Gertrude Zinner d’Amecourt
Native Austrian, long-time resident and prominent figure among circles of government leaders and foreign diplomats in Washington, D.C., Gertrude d’Amecourt, became 100 years old on May 24, 2010. She was honored at a celebration for her generous and extraordinary supportive friendship extended to people from all walks of life who make up the fabric of the nation’s capital.
Born in Vienna in 1910 during the reign of Emperor Franz-Joseph, Gertrude Zinner was the daughter of a banker and a mother who was an entrepreneur. She attended school in Vienna before marrying and moving to Warsaw. Her second marriage to a titled French military attaché coincided at a time of pre-war Europe. In 1941, with two small children, the family fled to the U.S. on one of the last boats leaving for New York. Subsequently, they came to Washington where her husband represented General de Gaulle. Following the war, her husband returned to France while she remained with her three children.

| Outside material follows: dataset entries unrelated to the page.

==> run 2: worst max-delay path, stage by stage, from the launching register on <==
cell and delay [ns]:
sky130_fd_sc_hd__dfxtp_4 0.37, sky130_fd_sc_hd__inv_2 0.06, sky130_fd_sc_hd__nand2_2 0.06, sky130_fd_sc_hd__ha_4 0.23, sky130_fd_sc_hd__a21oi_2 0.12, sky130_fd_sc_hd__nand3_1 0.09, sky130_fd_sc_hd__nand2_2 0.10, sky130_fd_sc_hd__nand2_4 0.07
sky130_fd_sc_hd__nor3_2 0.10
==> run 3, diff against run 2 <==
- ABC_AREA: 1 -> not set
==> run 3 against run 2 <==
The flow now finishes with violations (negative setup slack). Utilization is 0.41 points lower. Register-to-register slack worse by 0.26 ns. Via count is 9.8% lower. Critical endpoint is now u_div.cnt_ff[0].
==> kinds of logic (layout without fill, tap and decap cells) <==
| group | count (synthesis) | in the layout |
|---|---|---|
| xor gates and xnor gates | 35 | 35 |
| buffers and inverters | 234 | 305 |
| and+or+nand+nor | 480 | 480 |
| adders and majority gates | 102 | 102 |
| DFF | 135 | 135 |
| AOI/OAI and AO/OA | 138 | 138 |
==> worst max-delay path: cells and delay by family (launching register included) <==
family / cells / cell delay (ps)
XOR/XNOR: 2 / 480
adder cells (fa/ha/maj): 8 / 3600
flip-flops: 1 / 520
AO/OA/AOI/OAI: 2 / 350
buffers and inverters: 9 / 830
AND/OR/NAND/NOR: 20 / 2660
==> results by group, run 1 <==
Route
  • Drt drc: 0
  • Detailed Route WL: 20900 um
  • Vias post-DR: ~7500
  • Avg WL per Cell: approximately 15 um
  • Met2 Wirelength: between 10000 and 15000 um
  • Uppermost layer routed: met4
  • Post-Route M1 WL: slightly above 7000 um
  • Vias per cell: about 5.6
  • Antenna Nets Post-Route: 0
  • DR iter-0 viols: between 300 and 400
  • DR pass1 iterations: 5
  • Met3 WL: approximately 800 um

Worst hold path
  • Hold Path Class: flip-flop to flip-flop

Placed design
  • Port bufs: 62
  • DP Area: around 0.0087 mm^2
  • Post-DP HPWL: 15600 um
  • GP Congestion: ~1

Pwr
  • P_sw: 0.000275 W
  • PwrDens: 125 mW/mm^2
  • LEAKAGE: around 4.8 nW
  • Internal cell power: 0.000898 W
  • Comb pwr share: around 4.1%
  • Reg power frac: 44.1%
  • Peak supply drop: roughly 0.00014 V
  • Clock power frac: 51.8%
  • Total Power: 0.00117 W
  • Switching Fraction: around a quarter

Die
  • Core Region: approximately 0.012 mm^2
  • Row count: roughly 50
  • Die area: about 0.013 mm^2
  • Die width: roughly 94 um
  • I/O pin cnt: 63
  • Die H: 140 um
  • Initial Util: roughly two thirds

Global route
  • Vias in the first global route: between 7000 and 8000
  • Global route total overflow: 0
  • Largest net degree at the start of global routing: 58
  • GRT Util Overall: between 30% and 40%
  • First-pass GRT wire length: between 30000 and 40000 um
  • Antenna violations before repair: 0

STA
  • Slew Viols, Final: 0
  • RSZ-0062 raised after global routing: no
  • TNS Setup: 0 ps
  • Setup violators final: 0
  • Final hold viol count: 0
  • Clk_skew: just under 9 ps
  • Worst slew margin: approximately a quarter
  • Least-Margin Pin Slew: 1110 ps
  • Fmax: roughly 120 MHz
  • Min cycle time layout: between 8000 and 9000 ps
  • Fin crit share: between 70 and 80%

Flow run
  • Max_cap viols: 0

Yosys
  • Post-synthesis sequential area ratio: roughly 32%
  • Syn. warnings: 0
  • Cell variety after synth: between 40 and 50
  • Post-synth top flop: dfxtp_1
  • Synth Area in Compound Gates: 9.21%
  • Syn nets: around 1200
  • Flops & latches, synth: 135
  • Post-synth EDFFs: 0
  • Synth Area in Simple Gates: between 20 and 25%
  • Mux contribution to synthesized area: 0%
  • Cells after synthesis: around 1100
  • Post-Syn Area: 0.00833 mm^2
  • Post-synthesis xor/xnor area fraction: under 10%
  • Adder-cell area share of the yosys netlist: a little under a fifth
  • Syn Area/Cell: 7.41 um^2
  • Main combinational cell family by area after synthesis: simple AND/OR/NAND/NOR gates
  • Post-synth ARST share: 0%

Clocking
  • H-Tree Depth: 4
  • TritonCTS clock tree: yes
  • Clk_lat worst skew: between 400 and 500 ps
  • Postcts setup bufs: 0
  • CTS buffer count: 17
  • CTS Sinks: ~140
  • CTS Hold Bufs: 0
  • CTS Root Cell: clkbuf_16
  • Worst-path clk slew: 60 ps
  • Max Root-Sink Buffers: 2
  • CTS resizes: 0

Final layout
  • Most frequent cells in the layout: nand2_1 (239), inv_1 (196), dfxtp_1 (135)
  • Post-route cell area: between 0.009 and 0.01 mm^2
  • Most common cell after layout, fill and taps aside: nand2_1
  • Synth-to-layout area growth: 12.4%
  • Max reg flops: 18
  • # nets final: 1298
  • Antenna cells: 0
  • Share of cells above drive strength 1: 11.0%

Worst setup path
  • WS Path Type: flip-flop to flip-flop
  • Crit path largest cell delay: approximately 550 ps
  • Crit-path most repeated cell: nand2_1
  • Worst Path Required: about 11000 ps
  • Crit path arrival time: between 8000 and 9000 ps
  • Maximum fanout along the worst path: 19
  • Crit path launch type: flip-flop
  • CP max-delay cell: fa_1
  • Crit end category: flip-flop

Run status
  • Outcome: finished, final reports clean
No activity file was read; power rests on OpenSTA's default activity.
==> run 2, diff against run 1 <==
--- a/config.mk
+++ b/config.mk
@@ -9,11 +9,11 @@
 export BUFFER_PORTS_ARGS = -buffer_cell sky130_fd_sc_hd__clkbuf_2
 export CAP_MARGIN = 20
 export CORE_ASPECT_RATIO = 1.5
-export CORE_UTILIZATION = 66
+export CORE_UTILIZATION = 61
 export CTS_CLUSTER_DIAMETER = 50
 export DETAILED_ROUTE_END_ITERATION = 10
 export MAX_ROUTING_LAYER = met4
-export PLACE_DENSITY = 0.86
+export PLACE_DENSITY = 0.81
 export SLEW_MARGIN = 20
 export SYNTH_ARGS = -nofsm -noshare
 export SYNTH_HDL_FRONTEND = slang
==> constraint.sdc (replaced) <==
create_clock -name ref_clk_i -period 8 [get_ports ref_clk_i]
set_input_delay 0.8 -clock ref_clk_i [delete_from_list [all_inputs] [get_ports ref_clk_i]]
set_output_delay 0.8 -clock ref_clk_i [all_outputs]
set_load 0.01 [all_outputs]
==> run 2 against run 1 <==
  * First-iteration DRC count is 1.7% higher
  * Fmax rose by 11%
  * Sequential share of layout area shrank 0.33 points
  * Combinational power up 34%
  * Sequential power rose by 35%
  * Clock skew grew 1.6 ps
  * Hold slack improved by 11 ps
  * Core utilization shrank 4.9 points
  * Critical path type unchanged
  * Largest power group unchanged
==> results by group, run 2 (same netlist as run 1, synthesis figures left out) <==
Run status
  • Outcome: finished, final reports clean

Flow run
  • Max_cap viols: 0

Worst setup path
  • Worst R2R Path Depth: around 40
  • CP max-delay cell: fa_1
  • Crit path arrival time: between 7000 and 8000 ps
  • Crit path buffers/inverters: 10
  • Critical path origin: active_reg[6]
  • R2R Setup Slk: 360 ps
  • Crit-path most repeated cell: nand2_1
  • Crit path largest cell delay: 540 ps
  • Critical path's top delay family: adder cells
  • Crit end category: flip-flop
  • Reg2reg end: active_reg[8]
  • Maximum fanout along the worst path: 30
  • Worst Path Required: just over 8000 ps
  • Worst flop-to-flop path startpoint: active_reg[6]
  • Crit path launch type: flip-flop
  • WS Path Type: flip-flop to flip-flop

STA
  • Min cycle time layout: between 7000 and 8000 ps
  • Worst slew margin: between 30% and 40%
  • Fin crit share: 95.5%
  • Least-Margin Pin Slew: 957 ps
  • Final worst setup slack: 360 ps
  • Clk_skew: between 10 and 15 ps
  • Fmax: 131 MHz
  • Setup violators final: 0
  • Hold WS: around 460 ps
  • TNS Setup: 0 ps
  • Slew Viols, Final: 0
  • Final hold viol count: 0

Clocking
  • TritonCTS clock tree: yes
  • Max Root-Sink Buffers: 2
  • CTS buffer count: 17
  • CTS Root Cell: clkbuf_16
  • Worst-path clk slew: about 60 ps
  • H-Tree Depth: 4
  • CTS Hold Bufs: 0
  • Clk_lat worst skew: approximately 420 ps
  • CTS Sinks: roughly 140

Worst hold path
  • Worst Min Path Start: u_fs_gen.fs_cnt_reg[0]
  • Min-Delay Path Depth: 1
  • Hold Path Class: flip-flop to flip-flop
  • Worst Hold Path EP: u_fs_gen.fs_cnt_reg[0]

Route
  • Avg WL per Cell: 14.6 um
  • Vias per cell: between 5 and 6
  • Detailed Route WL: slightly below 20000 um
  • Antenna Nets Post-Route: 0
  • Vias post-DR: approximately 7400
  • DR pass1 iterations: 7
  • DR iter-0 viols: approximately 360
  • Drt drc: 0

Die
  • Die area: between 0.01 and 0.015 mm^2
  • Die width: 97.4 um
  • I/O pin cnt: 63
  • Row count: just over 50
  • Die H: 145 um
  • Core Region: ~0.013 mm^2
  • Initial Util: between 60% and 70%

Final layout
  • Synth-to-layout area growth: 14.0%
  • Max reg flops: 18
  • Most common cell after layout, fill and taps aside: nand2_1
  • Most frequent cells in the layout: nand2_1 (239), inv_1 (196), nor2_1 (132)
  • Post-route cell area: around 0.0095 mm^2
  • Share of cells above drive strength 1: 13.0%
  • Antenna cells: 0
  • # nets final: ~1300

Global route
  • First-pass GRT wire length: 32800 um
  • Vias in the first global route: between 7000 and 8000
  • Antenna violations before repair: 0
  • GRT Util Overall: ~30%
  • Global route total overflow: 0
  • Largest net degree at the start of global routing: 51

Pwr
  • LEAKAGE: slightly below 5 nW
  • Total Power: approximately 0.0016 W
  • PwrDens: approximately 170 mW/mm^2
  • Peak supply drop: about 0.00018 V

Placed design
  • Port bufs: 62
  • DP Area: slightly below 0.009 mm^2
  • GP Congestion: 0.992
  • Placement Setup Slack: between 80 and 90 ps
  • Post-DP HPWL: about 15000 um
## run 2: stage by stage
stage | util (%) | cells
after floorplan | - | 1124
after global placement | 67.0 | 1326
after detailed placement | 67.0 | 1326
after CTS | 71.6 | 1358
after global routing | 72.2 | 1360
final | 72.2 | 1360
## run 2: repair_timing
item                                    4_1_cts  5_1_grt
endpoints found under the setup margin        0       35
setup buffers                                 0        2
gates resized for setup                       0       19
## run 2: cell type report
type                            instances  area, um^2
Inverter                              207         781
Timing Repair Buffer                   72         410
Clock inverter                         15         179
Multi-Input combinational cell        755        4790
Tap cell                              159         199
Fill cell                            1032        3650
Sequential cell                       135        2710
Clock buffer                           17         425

Her home, located on the same street as the Austrian Ambassador’s residence, became the site of many social gatherings where she hosted ambassadors, senators, congressmen, artists, writers, musicians, singers and business and close friends, rivaling many diplomatic missions in Washington.
Throughout the years she regularly attended cultural functions held at the Austrian Embassy, such as concerts, commemorative events or celebrations of National Days. She became an unspoken pillar of Austrian public diplomacy and was known for her generous hospitality and immeasurable concern for Austrian diplomats and their spouses posted in Washington, D.C. She provided a sense of home while caring for entire generations of members of the Austrian Embassy and became as a result a living legend.